**config.mk**
```make
export PLATFORM = sky130hd
export DESIGN_NAME = nmi_mailbox
export DESIGN_NICKNAME = d
export VERILOG_FILES = /design/src/rtl/mbx_pkg.sv /design/src/rtl/mbx_rst_sync.sv /design/src/rtl/mbx_data_reg.sv /design/src/rtl/mbx_flags.sv /design/src/rtl/nmi_mailbox.sv
export SDC_FILE = /design/constraint.sdc
export NUM_CORES = 1
export LEC_CHECK = 0
export BUFFER_PORTS_ARGS = -buffer_cell sky130_fd_sc_hd__clkbuf_2
export CAP_MARGIN = 20
export CORE_UTILIZATION = 35
export CTS_CLUSTER_SIZE = 8
export DETAILED_ROUTE_END_ITERATION = 12
export GPL_TIMING_DRIVEN = 0
export PLACE_DENSITY = 0.72
export SETUP_SLACK_MARGIN = 0.5
export SYNTH_ARGS = -nofsm -noshare
export SYNTH_HDL_FRONTEND = slang
export SYNTH_SLANG_ARGS = --single-unit
```
**constraint.sdc**
```tcl
create_clock -name clk -period 1.45 [get_ports clk]
set_input_delay 0.145 -clock clk [delete_from_list [all_inputs] [get_ports clk]]
set_output_delay 0.145 -clock clk [all_outputs]
set_load 0.05 [all_outputs]
```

**Prompt:**
Copy out the whole listing exactly; please set it all down.

**Task answer:**
**config.mk**
```make
export PLATFORM = sky130hd
export DESIGN_NAME = nmi_mailbox
export DESIGN_NICKNAME = d
export VERILOG_FILES = /design/src/rtl/mbx_pkg.sv /design/src/rtl/mbx_rst_sync.sv /design/src/rtl/mbx_data_reg.sv /design/src/rtl/mbx_flags.sv /design/src/rtl/nmi_mailbox.sv
export SDC_FILE = /design/constraint.sdc
export NUM_CORES = 1
export LEC_CHECK = 0
export BUFFER_PORTS_ARGS = -buffer_cell sky130_fd_sc_hd__clkbuf_2
export CAP_MARGIN = 20
export CORE_UTILIZATION = 35
export CTS_CLUSTER_SIZE = 8
export DETAILED_ROUTE_END_ITERATION = 12
export GPL_TIMING_DRIVEN = 0
export PLACE_DENSITY = 0.72
export SETUP_SLACK_MARGIN = 0.5
export SYNTH_ARGS = -nofsm -noshare
export SYNTH_HDL_FRONTEND = slang
export SYNTH_SLANG_ARGS = --single-unit
```
**constraint.sdc**
```tcl
create_clock -name clk -period 1.45 [get_ports clk]
set_input_delay 0.145 -clock clk [delete_from_list [all_inputs] [get_ports clk]]
set_output_delay 0.145 -clock clk [all_outputs]
set_load 0.05 [all_outputs]
```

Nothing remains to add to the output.